> _Task prompt_: Some entries follow. Reproduce exactly the lines starting at the one with "fa+ha+maj: 1 / 0.34" and stopping after the one with "global placement | 0.868 | 2810".
━━━
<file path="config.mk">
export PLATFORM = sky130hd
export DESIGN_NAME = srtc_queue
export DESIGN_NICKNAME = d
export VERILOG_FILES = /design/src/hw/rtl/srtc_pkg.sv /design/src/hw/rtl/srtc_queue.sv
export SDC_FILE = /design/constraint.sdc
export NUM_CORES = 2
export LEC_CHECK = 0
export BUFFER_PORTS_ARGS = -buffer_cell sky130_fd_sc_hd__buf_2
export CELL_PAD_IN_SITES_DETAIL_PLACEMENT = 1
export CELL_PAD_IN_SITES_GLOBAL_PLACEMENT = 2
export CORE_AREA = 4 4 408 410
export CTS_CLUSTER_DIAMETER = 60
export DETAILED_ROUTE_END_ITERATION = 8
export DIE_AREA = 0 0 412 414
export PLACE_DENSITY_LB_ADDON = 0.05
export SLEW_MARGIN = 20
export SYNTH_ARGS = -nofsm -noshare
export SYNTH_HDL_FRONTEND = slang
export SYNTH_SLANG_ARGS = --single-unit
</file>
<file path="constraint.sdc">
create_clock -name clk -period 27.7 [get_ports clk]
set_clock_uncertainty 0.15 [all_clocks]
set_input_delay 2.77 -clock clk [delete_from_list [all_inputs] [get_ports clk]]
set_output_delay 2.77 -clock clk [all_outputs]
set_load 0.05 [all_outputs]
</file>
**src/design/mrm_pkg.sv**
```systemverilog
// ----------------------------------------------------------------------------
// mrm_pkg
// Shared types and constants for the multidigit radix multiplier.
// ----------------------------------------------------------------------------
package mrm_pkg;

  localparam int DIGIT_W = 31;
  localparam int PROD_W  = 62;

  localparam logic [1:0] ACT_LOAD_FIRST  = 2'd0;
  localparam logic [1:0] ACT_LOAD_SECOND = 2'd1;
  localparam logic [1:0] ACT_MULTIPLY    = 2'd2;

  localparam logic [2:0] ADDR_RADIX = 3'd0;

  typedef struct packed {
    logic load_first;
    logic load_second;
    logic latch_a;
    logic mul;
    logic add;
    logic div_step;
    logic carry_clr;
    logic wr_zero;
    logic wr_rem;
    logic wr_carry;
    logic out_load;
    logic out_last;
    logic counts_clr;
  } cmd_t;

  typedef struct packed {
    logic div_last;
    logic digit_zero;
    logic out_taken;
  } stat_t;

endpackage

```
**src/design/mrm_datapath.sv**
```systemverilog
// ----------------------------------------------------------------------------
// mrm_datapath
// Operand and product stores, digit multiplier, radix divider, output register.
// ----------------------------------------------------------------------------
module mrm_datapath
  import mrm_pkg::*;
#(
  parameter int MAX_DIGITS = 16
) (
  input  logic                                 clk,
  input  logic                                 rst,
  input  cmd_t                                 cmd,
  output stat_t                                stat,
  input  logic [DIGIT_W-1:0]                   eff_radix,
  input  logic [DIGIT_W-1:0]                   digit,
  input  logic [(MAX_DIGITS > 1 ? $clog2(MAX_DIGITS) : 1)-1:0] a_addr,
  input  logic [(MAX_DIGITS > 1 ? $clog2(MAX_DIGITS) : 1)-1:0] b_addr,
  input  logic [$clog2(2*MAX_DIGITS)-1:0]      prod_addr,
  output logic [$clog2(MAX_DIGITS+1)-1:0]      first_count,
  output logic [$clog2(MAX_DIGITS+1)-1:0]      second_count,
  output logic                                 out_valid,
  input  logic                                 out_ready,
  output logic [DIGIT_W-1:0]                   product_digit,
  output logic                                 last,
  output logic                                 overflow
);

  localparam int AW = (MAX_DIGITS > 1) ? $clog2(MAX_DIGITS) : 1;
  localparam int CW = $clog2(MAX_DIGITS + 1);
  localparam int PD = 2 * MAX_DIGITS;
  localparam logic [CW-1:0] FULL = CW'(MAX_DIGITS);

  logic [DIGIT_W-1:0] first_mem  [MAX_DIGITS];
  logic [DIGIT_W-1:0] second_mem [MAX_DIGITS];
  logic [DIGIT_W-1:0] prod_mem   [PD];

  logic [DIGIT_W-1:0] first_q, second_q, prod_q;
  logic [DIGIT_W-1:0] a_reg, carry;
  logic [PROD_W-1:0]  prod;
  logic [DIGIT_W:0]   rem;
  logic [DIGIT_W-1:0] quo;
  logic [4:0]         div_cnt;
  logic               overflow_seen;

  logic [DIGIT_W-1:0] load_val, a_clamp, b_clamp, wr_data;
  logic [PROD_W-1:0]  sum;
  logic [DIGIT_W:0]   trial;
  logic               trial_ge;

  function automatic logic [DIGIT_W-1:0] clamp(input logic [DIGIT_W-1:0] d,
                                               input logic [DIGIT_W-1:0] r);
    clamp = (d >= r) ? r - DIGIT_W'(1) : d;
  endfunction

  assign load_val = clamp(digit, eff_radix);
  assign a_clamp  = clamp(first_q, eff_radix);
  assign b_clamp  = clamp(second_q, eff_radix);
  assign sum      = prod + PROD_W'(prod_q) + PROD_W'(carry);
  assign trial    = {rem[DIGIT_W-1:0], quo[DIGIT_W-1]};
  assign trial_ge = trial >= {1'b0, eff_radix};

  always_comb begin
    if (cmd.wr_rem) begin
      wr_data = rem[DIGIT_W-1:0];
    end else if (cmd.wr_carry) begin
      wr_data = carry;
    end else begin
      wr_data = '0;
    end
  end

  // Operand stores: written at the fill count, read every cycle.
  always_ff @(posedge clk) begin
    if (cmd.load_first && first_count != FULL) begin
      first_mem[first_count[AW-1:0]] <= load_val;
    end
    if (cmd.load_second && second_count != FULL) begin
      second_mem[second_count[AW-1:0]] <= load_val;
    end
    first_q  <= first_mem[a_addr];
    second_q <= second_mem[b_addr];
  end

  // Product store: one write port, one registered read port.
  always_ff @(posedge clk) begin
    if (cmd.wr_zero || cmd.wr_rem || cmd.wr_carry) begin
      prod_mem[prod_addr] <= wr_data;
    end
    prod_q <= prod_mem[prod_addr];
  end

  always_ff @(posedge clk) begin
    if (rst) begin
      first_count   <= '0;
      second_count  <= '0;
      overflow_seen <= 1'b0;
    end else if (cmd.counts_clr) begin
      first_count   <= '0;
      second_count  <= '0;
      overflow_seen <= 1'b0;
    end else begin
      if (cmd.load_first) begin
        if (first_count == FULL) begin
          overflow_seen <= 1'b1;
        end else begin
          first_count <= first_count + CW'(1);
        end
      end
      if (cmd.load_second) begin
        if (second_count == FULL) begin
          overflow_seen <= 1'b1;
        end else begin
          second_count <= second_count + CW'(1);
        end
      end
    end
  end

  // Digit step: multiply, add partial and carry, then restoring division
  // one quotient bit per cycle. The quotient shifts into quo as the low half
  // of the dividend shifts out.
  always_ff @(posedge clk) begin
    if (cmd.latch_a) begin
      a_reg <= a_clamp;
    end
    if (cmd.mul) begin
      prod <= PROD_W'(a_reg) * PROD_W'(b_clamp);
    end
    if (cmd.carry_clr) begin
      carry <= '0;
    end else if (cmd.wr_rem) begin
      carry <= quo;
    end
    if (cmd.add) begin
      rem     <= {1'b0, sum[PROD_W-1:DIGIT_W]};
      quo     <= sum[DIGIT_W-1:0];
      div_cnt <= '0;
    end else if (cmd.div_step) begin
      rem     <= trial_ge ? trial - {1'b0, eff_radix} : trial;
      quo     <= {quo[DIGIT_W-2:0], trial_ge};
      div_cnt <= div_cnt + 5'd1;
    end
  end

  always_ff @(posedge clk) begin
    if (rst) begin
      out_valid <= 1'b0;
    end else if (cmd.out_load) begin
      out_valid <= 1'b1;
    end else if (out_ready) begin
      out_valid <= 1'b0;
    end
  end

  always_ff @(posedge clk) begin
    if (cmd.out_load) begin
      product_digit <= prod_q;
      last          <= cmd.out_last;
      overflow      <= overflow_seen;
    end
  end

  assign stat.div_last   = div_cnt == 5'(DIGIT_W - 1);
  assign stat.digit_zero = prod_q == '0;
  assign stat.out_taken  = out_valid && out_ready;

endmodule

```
━━━
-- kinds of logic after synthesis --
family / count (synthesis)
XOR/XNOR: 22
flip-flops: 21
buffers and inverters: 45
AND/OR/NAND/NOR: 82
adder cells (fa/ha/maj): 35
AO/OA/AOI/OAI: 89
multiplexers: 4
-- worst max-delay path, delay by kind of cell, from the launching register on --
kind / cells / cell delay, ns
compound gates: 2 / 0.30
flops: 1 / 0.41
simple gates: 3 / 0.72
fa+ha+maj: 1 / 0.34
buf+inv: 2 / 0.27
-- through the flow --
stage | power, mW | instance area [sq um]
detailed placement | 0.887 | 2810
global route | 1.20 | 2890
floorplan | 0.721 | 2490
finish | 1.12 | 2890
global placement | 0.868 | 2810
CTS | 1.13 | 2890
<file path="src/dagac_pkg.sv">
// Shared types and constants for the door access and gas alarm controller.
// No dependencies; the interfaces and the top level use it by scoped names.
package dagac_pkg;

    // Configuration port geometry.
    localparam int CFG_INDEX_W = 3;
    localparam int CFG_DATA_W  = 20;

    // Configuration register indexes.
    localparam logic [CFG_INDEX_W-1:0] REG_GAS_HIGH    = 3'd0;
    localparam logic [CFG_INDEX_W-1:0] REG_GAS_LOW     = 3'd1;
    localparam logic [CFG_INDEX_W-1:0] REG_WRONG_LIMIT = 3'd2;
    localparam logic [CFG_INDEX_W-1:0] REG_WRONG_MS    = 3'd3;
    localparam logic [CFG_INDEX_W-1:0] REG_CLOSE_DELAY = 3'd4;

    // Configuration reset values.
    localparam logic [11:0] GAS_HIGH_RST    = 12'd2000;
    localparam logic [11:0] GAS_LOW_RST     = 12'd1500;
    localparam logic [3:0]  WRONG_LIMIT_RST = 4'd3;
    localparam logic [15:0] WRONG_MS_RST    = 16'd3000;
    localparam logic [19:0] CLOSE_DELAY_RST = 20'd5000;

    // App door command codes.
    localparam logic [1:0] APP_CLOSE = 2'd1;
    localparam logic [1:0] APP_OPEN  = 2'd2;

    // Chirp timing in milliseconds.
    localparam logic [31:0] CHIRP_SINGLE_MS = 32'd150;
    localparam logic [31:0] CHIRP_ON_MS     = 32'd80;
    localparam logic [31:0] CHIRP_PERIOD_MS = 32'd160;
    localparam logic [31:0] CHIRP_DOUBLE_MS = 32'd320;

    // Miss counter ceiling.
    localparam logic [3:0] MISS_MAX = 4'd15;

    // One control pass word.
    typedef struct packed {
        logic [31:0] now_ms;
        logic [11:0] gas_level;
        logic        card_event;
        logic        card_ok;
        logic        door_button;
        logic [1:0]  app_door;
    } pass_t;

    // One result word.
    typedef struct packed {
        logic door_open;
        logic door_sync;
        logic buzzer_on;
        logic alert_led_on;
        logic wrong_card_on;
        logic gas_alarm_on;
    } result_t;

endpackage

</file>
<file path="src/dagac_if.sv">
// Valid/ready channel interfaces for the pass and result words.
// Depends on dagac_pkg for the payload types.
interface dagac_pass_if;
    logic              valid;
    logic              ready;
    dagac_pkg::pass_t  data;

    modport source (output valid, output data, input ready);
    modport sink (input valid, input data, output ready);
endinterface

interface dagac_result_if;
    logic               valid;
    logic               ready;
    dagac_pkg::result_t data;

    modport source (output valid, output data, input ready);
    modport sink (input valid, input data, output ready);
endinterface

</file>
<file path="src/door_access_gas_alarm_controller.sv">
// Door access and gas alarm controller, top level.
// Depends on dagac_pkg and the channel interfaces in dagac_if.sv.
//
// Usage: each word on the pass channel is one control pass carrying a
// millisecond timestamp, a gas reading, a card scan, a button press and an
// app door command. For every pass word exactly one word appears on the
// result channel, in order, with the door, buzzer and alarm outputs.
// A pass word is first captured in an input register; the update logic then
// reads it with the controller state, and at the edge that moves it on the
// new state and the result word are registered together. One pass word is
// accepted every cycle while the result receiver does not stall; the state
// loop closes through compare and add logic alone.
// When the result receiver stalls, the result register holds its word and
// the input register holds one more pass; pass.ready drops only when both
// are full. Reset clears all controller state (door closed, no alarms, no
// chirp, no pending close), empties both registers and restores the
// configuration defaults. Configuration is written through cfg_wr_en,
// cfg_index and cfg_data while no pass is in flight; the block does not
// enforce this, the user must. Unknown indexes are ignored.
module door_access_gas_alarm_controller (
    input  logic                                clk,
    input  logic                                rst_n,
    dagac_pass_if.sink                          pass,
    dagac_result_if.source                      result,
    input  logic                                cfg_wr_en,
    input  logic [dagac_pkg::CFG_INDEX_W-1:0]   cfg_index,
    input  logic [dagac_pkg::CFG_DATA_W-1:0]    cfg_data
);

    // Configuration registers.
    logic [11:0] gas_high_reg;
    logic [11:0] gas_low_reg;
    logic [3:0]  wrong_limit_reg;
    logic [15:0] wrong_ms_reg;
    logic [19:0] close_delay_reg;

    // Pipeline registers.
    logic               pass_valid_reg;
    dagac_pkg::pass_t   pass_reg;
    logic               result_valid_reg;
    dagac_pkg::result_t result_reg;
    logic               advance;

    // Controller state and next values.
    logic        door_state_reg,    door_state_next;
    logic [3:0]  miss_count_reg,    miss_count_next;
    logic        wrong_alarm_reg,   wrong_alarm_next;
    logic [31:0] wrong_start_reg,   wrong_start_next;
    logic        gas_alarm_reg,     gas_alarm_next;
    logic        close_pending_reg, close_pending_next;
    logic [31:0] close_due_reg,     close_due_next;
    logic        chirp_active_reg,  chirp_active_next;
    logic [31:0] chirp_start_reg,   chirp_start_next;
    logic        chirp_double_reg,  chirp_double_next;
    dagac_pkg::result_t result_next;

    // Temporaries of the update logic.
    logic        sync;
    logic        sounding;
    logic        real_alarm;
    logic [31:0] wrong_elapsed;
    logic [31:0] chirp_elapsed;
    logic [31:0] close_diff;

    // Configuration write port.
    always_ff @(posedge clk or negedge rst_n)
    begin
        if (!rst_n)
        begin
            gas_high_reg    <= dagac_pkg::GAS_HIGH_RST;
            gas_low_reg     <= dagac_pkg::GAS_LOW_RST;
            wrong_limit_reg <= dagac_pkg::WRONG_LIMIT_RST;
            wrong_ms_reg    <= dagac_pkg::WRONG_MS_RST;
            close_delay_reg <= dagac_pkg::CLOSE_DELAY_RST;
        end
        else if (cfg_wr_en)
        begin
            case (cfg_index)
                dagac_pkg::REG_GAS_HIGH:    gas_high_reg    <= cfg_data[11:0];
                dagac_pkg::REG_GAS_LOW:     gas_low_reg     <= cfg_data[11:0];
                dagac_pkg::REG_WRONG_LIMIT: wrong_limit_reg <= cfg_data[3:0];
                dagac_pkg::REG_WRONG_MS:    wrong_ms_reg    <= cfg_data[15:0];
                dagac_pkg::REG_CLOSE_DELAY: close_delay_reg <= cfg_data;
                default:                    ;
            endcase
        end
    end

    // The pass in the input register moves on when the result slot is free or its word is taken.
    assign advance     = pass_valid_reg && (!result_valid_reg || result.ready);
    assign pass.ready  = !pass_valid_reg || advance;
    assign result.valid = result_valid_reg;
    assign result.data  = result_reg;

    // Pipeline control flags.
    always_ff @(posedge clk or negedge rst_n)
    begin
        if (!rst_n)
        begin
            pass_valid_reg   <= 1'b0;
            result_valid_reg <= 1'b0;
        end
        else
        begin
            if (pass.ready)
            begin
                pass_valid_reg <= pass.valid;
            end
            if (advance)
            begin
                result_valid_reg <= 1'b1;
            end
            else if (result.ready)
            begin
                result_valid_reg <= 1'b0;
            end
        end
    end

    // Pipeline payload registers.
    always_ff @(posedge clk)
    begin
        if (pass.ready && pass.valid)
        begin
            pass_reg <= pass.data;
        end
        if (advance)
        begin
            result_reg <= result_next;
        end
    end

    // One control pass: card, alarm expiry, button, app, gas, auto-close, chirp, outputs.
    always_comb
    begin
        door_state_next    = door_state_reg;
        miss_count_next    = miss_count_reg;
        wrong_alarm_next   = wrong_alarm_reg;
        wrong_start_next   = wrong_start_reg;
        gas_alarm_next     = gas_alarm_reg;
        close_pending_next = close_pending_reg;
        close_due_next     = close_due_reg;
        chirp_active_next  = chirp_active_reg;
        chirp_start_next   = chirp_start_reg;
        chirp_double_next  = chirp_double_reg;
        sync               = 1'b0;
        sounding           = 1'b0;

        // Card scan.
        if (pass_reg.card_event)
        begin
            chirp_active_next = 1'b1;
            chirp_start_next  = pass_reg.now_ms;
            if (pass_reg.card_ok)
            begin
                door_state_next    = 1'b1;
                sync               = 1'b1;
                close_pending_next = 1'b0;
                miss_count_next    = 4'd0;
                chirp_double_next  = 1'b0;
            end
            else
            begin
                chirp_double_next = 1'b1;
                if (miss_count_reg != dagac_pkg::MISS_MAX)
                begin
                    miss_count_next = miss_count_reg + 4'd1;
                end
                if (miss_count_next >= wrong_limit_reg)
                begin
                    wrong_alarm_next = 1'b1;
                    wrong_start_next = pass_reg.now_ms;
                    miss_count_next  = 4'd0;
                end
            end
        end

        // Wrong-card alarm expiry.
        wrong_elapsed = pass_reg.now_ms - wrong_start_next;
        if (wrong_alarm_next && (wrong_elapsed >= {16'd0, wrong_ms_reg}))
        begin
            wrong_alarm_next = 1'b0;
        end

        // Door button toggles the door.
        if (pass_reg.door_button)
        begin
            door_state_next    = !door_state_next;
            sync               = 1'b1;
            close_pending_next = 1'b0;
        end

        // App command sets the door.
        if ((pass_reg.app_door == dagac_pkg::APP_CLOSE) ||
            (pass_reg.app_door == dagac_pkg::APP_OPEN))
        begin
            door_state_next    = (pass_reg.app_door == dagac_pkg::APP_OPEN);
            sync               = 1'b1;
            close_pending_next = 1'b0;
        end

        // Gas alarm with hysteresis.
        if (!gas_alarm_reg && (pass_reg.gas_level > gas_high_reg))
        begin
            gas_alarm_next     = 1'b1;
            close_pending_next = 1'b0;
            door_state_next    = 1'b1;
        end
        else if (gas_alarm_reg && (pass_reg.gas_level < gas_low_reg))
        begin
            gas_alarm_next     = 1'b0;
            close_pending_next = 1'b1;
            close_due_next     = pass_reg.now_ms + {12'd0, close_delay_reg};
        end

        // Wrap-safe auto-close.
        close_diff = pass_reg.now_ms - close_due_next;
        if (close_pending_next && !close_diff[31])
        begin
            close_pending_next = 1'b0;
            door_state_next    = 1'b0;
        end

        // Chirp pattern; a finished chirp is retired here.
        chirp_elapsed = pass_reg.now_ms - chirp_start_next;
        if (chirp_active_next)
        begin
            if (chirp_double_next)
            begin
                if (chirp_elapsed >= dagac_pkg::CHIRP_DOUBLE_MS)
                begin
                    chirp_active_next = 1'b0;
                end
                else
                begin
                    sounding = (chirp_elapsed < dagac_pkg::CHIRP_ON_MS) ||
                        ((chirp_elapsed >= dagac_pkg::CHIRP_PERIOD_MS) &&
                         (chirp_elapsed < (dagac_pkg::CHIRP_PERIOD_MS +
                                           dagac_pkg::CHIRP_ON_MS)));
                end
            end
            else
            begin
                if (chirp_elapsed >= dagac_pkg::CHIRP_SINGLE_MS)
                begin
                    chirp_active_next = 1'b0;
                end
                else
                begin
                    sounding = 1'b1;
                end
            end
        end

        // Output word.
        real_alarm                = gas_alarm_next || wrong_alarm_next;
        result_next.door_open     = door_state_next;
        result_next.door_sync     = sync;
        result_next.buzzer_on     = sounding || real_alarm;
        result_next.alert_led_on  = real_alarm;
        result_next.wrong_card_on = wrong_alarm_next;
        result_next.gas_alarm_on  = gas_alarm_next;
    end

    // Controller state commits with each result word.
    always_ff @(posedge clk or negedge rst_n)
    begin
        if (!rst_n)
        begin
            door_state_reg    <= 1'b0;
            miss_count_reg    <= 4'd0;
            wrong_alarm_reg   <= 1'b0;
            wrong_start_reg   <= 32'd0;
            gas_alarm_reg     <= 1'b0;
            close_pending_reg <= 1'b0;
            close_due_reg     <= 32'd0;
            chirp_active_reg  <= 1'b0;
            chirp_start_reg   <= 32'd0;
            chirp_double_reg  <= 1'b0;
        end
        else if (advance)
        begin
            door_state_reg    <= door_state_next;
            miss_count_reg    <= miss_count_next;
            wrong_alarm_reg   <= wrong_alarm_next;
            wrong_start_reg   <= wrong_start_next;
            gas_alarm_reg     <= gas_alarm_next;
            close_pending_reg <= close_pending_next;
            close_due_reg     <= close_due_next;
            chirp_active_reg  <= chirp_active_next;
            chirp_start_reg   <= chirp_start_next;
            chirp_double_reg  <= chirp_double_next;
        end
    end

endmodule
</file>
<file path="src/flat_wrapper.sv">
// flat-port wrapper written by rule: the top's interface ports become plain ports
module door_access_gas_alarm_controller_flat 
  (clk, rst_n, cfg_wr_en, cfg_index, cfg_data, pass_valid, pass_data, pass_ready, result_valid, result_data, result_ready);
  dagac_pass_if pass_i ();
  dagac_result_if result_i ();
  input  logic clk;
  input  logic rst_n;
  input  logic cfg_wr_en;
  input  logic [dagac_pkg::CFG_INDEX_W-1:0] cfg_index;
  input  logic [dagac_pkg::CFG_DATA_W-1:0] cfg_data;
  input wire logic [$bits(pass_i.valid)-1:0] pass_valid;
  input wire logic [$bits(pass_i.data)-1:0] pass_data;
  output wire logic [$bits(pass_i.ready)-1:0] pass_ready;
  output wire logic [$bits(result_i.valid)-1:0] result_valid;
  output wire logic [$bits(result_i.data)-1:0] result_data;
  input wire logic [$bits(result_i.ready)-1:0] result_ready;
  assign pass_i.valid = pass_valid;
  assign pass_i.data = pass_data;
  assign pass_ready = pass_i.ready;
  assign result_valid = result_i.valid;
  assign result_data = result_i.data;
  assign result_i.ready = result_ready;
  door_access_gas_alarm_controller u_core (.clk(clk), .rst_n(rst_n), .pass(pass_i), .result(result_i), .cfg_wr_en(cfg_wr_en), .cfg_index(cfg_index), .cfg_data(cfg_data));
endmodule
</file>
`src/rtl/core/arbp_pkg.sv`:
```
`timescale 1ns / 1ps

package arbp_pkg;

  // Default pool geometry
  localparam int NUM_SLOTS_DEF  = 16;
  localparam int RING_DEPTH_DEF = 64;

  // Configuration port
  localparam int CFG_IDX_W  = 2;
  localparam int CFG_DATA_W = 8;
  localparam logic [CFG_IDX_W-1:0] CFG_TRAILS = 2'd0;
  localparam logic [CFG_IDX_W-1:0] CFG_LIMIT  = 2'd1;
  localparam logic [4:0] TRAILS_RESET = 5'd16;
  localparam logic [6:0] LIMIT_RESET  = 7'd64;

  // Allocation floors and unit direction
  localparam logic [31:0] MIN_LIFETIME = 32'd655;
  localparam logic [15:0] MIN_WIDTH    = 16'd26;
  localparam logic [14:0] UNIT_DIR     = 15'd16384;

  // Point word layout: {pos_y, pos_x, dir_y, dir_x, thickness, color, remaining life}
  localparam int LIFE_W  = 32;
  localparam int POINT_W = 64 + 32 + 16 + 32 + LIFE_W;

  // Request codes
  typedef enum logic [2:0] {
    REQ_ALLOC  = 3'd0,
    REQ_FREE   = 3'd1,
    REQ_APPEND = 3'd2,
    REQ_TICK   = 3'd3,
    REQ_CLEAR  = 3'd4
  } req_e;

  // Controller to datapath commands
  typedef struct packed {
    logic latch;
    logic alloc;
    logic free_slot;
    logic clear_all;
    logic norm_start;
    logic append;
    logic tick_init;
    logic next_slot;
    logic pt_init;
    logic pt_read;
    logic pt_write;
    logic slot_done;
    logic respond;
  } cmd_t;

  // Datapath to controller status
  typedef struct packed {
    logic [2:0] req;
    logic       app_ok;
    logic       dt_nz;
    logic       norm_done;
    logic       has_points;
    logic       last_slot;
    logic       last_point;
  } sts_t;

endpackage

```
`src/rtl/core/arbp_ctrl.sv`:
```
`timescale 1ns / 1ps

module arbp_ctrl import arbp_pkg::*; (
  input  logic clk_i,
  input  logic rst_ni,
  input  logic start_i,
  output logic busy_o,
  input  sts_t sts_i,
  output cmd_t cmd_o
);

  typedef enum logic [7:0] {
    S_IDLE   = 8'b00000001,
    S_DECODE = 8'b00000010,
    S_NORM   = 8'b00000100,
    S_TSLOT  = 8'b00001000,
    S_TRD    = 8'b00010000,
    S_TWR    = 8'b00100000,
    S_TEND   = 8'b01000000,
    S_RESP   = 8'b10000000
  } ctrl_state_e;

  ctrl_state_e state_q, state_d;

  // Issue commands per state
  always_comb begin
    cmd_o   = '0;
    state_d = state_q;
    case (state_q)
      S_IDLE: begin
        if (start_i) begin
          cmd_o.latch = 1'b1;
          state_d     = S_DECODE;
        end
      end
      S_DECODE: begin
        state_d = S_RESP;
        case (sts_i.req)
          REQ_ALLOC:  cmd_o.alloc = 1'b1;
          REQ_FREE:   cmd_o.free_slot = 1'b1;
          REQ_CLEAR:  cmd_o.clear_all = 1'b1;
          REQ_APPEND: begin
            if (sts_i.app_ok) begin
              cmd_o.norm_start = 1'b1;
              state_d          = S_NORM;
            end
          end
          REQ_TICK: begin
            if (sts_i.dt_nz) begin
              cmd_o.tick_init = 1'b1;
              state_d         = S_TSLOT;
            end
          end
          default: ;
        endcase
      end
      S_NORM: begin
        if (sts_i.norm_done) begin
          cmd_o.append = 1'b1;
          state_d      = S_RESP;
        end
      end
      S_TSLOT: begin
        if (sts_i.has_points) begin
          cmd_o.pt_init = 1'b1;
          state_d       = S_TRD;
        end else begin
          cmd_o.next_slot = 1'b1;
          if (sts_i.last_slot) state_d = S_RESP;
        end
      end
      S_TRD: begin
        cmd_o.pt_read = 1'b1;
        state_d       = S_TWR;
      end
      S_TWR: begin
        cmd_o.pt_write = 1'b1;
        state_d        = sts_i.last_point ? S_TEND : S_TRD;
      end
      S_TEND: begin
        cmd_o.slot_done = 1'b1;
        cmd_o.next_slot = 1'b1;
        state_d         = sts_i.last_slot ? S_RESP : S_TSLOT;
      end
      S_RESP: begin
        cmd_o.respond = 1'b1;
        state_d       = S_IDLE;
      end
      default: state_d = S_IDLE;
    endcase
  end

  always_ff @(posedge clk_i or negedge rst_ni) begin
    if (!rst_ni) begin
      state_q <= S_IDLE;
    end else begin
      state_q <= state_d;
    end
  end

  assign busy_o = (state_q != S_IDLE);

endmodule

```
━━━
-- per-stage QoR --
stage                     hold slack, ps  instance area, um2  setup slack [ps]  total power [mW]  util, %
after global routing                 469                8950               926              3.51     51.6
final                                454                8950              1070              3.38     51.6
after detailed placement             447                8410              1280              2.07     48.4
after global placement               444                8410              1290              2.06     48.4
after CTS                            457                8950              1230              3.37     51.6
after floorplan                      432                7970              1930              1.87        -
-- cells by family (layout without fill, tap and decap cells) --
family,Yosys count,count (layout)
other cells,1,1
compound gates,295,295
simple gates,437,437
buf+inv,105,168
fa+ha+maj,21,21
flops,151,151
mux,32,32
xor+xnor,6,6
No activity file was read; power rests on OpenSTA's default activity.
━━━
> _Written reply_:
fa+ha+maj: 1 / 0.34
buf+inv: 2 / 0.27
-- through the flow --
stage | power, mW | instance area [sq um]
detailed placement | 0.887 | 2810
global route | 1.20 | 2890
floorplan | 0.721 | 2490
finish | 1.12 | 2890
global placement | 0.868 | 2810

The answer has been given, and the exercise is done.